(The data)

**src/rtl/serial3w_pkg.sv**
```systemverilog
// Shared types and command-byte field positions for the 3-wire serial responder.
package serial3w_pkg;

  typedef enum logic [2:0] {
    StIdle,
    StCmd,
    StWdata,
    StRdata,
    StHold
  } state_e;

  localparam int unsigned CMD_VALID_BIT = 7;
  localparam int unsigned CMD_RAM_BIT   = 6;
  localparam int unsigned CMD_RW_BIT    = 0;

  localparam logic [2:0]  WP_REG = 3'd7;
  localparam int unsigned WP_BIT = 7;

endpackage

```
**src/rtl/serial3w_sync_edge.sv**
```systemverilog
// Synchronizes the asynchronous bus pins to clk and derives one-cycle sclk edge pulses.
module serial3w_sync_edge #(
  parameter int unsigned SYNC_STAGES = 2
) (
  input  logic clk,
  input  logic rst,
  input  logic sclk,
  input  logic ce,
  input  logic data_in,
  output logic sclk_rise,
  output logic sclk_fall,
  output logic ce_s,
  output logic din_s
);

  logic [SYNC_STAGES-1:0] sclk_sync_q, ce_sync_q, din_sync_q;
  logic                   sclk_prev_q;

  always_ff @(posedge clk or negedge rst) begin
    if (!rst) begin
      sclk_sync_q <= '0;
      ce_sync_q   <= '0;
      din_sync_q  <= '0;
      sclk_prev_q <= 1'b0;
    end else begin
      sclk_sync_q <= {sclk_sync_q[SYNC_STAGES-2:0], sclk};
      ce_sync_q   <= {ce_sync_q[SYNC_STAGES-2:0], ce};
      din_sync_q  <= {din_sync_q[SYNC_STAGES-2:0], data_in};
      sclk_prev_q <= sclk_sync_q[SYNC_STAGES-1];
    end
  end

  // data travels through the same depth as sclk so it is aligned with the rise pulse
  always_comb begin
    sclk_rise = sclk_sync_q[SYNC_STAGES-1] & ~sclk_prev_q;
    sclk_fall = ~sclk_sync_q[SYNC_STAGES-1] & sclk_prev_q;
    ce_s      = ce_sync_q[SYNC_STAGES-1];
    din_s     = din_sync_q[SYNC_STAGES-1];
  end

endmodule

```
**src/rtl/serial3w_responder.sv**
```systemverilog
// Device-side responder for the 3-wire serial bus: command decode, 8-byte register
// file with write protect, single-byte write capture and LSB-first read shift-out.
module serial3w_responder
  import serial3w_pkg::*;
#(
  parameter int unsigned NUM_REGS    = 8,
  parameter int unsigned SYNC_STAGES = 2
) (
  input  logic       clk,
  input  logic       rst,
  input  logic       sclk,
  input  logic       ce,
  input  logic       data_in,
  output logic       data_out,
  output logic       data_oe,
  input  logic [2:0] dbg_addr,
  output logic [7:0] dbg_data,
  output logic       wr_strobe,
  output logic [2:0] wr_addr,
  output logic [7:0] wr_data,
  output logic       cmd_err
);

  logic sclk_rise, sclk_fall, ce_s, din_s;

  serial3w_sync_edge #(
    .SYNC_STAGES(SYNC_STAGES)
  ) u_sync (
    .clk      (clk),
    .rst      (rst),
    .sclk     (sclk),
    .ce       (ce),
    .data_in  (data_in),
    .sclk_rise(sclk_rise),
    .sclk_fall(sclk_fall),
    .ce_s     (ce_s),
    .din_s    (din_s)
  );

  state_e     state_q, state_d;
  logic [3:0] cnt_q, cnt_d;
  logic [7:0] shift_q, shift_d;
  logic [2:0] addr_q, addr_d;
  logic       ok_q, ok_d;
  logic       commit_q, commit_d;
  logic [2:0] waddr_q, waddr_d;
  logic [7:0] wbyte_q, wbyte_d;
  logic       cmd_err_q, cmd_err_d;
  logic       dout_q, dout_d;
  logic       doe_q, doe_d;
  logic [7:0] regs_q [NUM_REGS];

  logic [7:0] full_byte;
  logic       in_range;

  always_ff @(posedge clk or negedge rst) begin
    if (!rst) begin
      state_q   <= StIdle;
      cnt_q     <= '0;
      shift_q   <= '0;
      addr_q    <= '0;
      ok_q      <= 1'b0;
      commit_q  <= 1'b0;
      waddr_q   <= '0;
      wbyte_q   <= '0;
      cmd_err_q <= 1'b0;
      dout_q    <= 1'b0;
      doe_q     <= 1'b0;
      for (int i = 0; i < NUM_REGS; i++) regs_q[i] <= '0;
    end else begin
      state_q   <= state_d;
      cnt_q     <= cnt_d;
      shift_q   <= shift_d;
      addr_q    <= addr_d;
      ok_q      <= ok_d;
      commit_q  <= commit_d;
      waddr_q   <= waddr_d;
      wbyte_q   <= wbyte_d;
      cmd_err_q <= cmd_err_d;
      dout_q    <= dout_d;
      doe_q     <= doe_d;
      if (commit_q) regs_q[waddr_q] <= wbyte_q;
    end
  end

  always_comb begin
    state_d   = state_q;
    cnt_d     = cnt_q;
    shift_d   = shift_q;
    addr_d    = addr_q;
    ok_d      = ok_q;
    commit_d  = 1'b0;
    waddr_d   = waddr_q;
    wbyte_d   = wbyte_q;
    cmd_err_d = 1'b0;
    dout_d    = dout_q;
    doe_d     = doe_q;
    // byte as it stands once the current (8th) bit is merged in
    full_byte = {din_s, shift_q[6:0]};
    in_range  = !full_byte[CMD_RAM_BIT] && (32'(full_byte[5:1]) < NUM_REGS);

    unique case (state_q)
      StIdle: begin
        doe_d = 1'b0;
        if (ce_s) begin
          state_d = StCmd;
          cnt_d   = '0;
          shift_d = '0;
        end
      end
      StCmd: begin
        if (sclk_rise) begin
          shift_d[cnt_q[2:0]] = din_s;
          cnt_d               = cnt_q + 4'd1;
          if (cnt_q == 4'd7) begin
            cnt_d   = '0;
            shift_d = '0;
            if (!full_byte[CMD_VALID_BIT]) begin
              cmd_err_d = 1'b1;
              state_d   = StHold;
            end else begin
              addr_d = full_byte[3:1];
              ok_d   = in_range;
              if (full_byte[CMD_RW_BIT]) begin
                state_d = StRdata;
                shift_d = in_range ? regs_q[full_byte[3:1]] : 8'h00;
              end else begin
                state_d = StWdata;
              end
            end
          end
        end
      end
      StWdata: begin
        if (sclk_rise) begin
          shift_d[cnt_q[2:0]] = din_s;
          cnt_d               = cnt_q + 4'd1;
          if (cnt_q == 4'd7) begin
            cnt_d   = '0;
            state_d = StHold;
            // register 7 stays writable so the protect bit can always be cleared
            if (ok_q && (!regs_q[WP_REG][WP_BIT] || addr_q == WP_REG)) begin
              commit_d = 1'b1;
              waddr_d  = addr_q;
              wbyte_d  = full_byte;
            end
          end
        end
      end
      StRdata: begin
        if (sclk_fall) begin
          if (!cnt_q[3]) begin
            doe_d   = 1'b1;
            dout_d  = shift_q[0];
            shift_d = {1'b0, shift_q[7:1]};
            cnt_d   = cnt_q + 4'd1;
          end else begin
            doe_d   = 1'b0;
            cnt_d   = '0;
            state_d = StHold;
          end
        end
      end
      StHold: begin
        doe_d = 1'b0;
      end
      default: begin
        state_d = StIdle;
      end
    endcase

    // a pending commit is left alone: its 8th rise was already seen
    if (!ce_s) begin
      state_d = StIdle;
      cnt_d   = '0;
      doe_d   = 1'b0;
    end
  end

  always_comb begin
    data_out  = dout_q;
    data_oe   = doe_q;
    wr_strobe = commit_q;
    wr_addr   = waddr_q;
    wr_data   = wbyte_q;
    cmd_err   = cmd_err_q;
    dbg_data  = regs_q[dbg_addr];
  end

endmodule

```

(End The data)

__What is expected__. Whenever a line in the records above contains the string "with", copy that line.

__Solved exercise__.
  // data travels through the same depth as sclk so it is aligned with the rise pulse
// file with write protect, single-byte write capture and LSB-first read shift-out.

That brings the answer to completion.